** Opening SOURCE DATA block **
==> src/rtl/cam_pattern_tx_if.sv <==
// ----------------------------------------------------------------------------
// cam_pattern_tx_if: OV7670-style camera bus (pclk, vsync, href, byte data). Rev 1.0
// ----------------------------------------------------------------------------
`default_nettype none

interface cam_pattern_tx_if;
  logic       pclk_out;
  logic       vsync;
  logic       href;
  logic [7:0] data_out;

  modport master (
    output pclk_out,
    output vsync,
    output href,
    output data_out
  );

  modport slave (
    input pclk_out,
    input vsync,
    input href,
    input data_out
  );
endinterface

`default_nettype wire

==> src/rtl/cam_pattern_tx.sv <==
// ----------------------------------------------------------------------------
// cam_pattern_tx: YUV422 test-pattern camera source; CAM_TX_MARKER_EN adds a square marker. Rev 1.0
// ----------------------------------------------------------------------------
`default_nettype none

module cam_pattern_tx #(
  parameter int H_ACTIVE    = 640,
  parameter int V_ACTIVE    = 480,
  parameter int H_BLANK     = 144,
  parameter int VSYNC_LINES = 3,
  parameter int VBP_LINES   = 17,
  parameter int VFP_LINES   = 10
) (
  input  wire logic        clk,
  input  wire logic        reset_n,
  input  wire logic        start,
  input  wire logic        continuous,
  input  wire logic [1:0]  pattern_sel,
  input  wire logic [7:0]  level,
  input  wire logic [9:0]  marker_x,
  input  wire logic [8:0]  marker_y,
  input  wire logic [5:0]  marker_r,
  cam_pattern_tx_if.master cam,
  output logic             busy,
  output logic             frame_done
);

  localparam int LINE_LEN = 2 * H_ACTIVE + H_BLANK;
  localparam int HREF_LEN = 2 * H_ACTIVE;
  localparam int CW       = $clog2(LINE_LEN + 1);
  localparam int MAX_A    = (V_ACTIVE > VSYNC_LINES) ? V_ACTIVE : VSYNC_LINES;
  localparam int MAX_B    = (VBP_LINES > VFP_LINES) ? VBP_LINES : VFP_LINES;
  localparam int MAX_L    = (MAX_A > MAX_B) ? MAX_A : MAX_B;
  localparam int LW       = $clog2(MAX_L + 1);

  localparam logic [2:0] S_IDLE   = 3'd0;
  localparam logic [2:0] S_VSYNC  = 3'd1;
  localparam logic [2:0] S_VBP    = 3'd2;
  localparam logic [2:0] S_ACTIVE = 3'd3;
  localparam logic [2:0] S_VFP    = 3'd4;

  logic [2:0]    r_state;
  logic [2:0]    w_state_nxt;
  logic          r_pclk;
  logic [CW-1:0] r_col;
  logic [LW-1:0] r_line;
  logic [LW-1:0] w_state_last;
  logic [9:0]    r_x;
  logic [8:0]    r_y;
  logic [1:0]    r_pat;
  logic [7:0]    r_level;
  logic          r_frame_done;
  logic          w_tick;
  logic          w_line_end;
  logic          w_state_end;
  logic          w_enter_vsync;
  logic          w_href;
  logic [7:0]    w_luma;

  // A byte period advances on the clk edge that takes pclk_out from 1 to 0.
  assign w_tick        = (r_state != S_IDLE) && r_pclk;
  assign w_line_end    = w_tick && (r_col == CW'(LINE_LEN - 1));
  assign w_state_end   = w_line_end && (r_line == w_state_last);
  assign w_enter_vsync = ((r_state == S_IDLE) && start) ||
                         ((r_state == S_VFP) && w_state_end && continuous);
  assign w_href        = (r_state == S_ACTIVE) && (r_col < CW'(HREF_LEN));

  always_comb begin
    w_state_last = '0;
    case (r_state)
      S_VSYNC:  w_state_last = LW'(VSYNC_LINES - 1);
      S_VBP:    w_state_last = LW'(VBP_LINES - 1);
      S_ACTIVE: w_state_last = LW'(V_ACTIVE - 1);
      S_VFP:    w_state_last = LW'(VFP_LINES - 1);
      default:  w_state_last = '0;
    endcase
  end

  // FSM state register
  always_ff @(posedge clk or negedge reset_n) begin
    if (!reset_n) begin
      r_state <= S_IDLE;
    end else begin
      r_state <= w_state_nxt;
    end
  end

  // FSM next-state logic
  always_comb begin
    w_state_nxt = r_state;
    case (r_state)
      S_IDLE:   if (start)       w_state_nxt = S_VSYNC;
      S_VSYNC:  if (w_state_end) w_state_nxt = S_VBP;
      S_VBP:    if (w_state_end) w_state_nxt = S_ACTIVE;
      S_ACTIVE: if (w_state_end) w_state_nxt = S_VFP;
      S_VFP:    if (w_state_end) w_state_nxt = continuous ? S_VSYNC : S_IDLE;
      default:  w_state_nxt = S_IDLE;
    endcase
  end

  // Period/line counters and pixel clock
  always_ff @(posedge clk or negedge reset_n) begin
    if (!reset_n) begin
      r_pclk       <= 1'b0;
      r_col        <= '0;
      r_line       <= '0;
      r_frame_done <= 1'b0;
    end else begin
      r_pclk       <= (r_state != S_IDLE) ? ~r_pclk : 1'b0;
      r_frame_done <= (r_state == S_VFP) && w_state_end;
      if (r_state == S_IDLE) begin
        r_col  <= '0;
        r_line <= '0;
      end else if (w_tick) begin
        r_col <= w_line_end ? '0 : r_col + CW'(1);
        if (w_state_end) begin
          r_line <= '0;
        end else if (w_line_end) begin
          r_line <= r_line + LW'(1);
        end
      end
    end
  end

  // Pixel coordinates, only meaningful in ACTIVE
  always_ff @(posedge clk or negedge reset_n) begin
    if (!reset_n) begin
      r_x <= '0;
      r_y <= '0;
    end else if (r_state != S_ACTIVE) begin
      r_x <= '0;
      r_y <= '0;
    end else if (w_tick) begin
      if (w_href && r_col[0]) begin
        r_x <= (r_x == 10'(H_ACTIVE - 1)) ? '0 : r_x + 10'd1;
      end
      if (w_line_end) begin
        r_y <= (r_y == 9'(V_ACTIVE - 1)) ? '0 : r_y + 9'd1;
      end
    end
  end

  // Frame settings are frozen for the whole frame at VSYNC entry.
  always_ff @(posedge clk or negedge reset_n) begin
    if (!reset_n) begin
      r_pat   <= '0;
      r_level <= '0;
    end else if (w_enter_vsync) begin
      r_pat   <= pattern_sel;
      r_level <= level;
    end
  end

`ifdef CAM_TX_MARKER_EN
  logic [9:0] r_mx;
  logic [8:0] r_my;
  logic [5:0] r_mr;
  logic [9:0] w_dx;
  logic [8:0] w_dy;
  logic       w_in_marker;

  always_ff @(posedge clk or negedge reset_n) begin
    if (!reset_n) begin
      r_mx <= '0;
      r_my <= '0;
      r_mr <= '0;
    end else if (w_enter_vsync) begin
      r_mx <= marker_x;
      r_my <= marker_y;
      r_mr <= marker_r;
    end
  end

  assign w_dx        = (r_x >= r_mx) ? (r_x - r_mx) : (r_mx - r_x);
  assign w_dy        = (r_y >= r_my) ? (r_y - r_my) : (r_my - r_y);
  assign w_in_marker = (w_dx <= {4'b0000, r_mr}) && (w_dy <= {3'b000, r_mr});
`else
  logic w_marker_unused;
  assign w_marker_unused = ^{marker_x, marker_y, marker_r};
`endif

  always_comb begin
    w_luma = 8'h00;
    case (r_pat)
      2'd0:    w_luma = r_x[7:0];
      2'd1:    w_luma = r_y[7:0];
      2'd2:    w_luma = (r_x[3] ^ r_y[3]) ? 8'hFF : 8'h00;
      default: w_luma = r_level;
    endcase
`ifdef CAM_TX_MARKER_EN
    if (w_in_marker) begin
      w_luma = 8'hFF;
    end
`endif
  end

  // FSM outputs, decoded from registers that move only on pclk falling edges
  always_comb begin
    busy         = (r_state != S_IDLE);
    cam.vsync    = (r_state == S_VSYNC);
    cam.href     = w_href;
    cam.data_out = 8'h00;
    if (w_href) begin
      cam.data_out = r_col[0] ? 8'h80 : w_luma;
    end
  end

  assign cam.pclk_out = r_pclk;
  assign frame_done   = r_frame_done;

endmodule

`default_nettype wire

==> src/flat_wrapper.sv <==
// flat-port wrapper written by rule: the top's interface ports become plain ports
module cam_pattern_tx_flat 
#(
  parameter int H_ACTIVE    = 640,
  parameter int V_ACTIVE    = 480,
  parameter int H_BLANK     = 144,
  parameter int VSYNC_LINES = 3,
  parameter int VBP_LINES   = 17,
  parameter int VFP_LINES   = 10
)
  (clk, reset_n, start, continuous, pattern_sel, level, marker_x, marker_y, marker_r, busy, frame_done, cam_pclk_out, cam_vsync, cam_href, cam_data_out);
  cam_pattern_tx_if cam_i ();
  input  wire logic clk;
  input  wire logic reset_n;
  input  wire logic start;
  input  wire logic continuous;
  input  wire logic [1:0] pattern_sel;
  input  wire logic [7:0] level;
  input  wire logic [9:0] marker_x;
  input  wire logic [8:0] marker_y;
  input  wire logic [5:0] marker_r;
  output logic busy;
  output logic frame_done;
  output wire logic [$bits(cam_i.pclk_out)-1:0] cam_pclk_out;
  output wire logic [$bits(cam_i.vsync)-1:0] cam_vsync;
  output wire logic [$bits(cam_i.href)-1:0] cam_href;
  output wire logic [$bits(cam_i.data_out)-1:0] cam_data_out;
  assign cam_pclk_out = cam_i.pclk_out;
  assign cam_vsync = cam_i.vsync;
  assign cam_href = cam_i.href;
  assign cam_data_out = cam_i.data_out;
  cam_pattern_tx #(.H_ACTIVE(H_ACTIVE), .V_ACTIVE(V_ACTIVE), .H_BLANK(H_BLANK), .VSYNC_LINES(VSYNC_LINES), .VBP_LINES(VBP_LINES), .VFP_LINES(VFP_LINES)) u_core (.clk(clk), .reset_n(reset_n), .start(start), .continuous(continuous), .pattern_sel(pattern_sel), .level(level), .marker_x(marker_x), .marker_y(marker_y), .marker_r(marker_r), .cam(cam_i), .busy(busy), .frame_done(frame_done));
endmodule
** Closing SOURCE DATA block **
Your reply must contain exactly the lines from the first line of the data through the line holding "input data_out", and nothing more.

* REPLY:
==> src/rtl/cam_pattern_tx_if.sv <==
// ----------------------------------------------------------------------------
// cam_pattern_tx_if: OV7670-style camera bus (pclk, vsync, href, byte data). Rev 1.0
// ----------------------------------------------------------------------------
`default_nettype none

interface cam_pattern_tx_if;
  logic       pclk_out;
  logic       vsync;
  logic       href;
  logic [7:0] data_out;

  modport master (
    output pclk_out,
    output vsync,
    output href,
    output data_out
  );

  modport slave (
    input pclk_out,
    input vsync,
    input href,
    input data_out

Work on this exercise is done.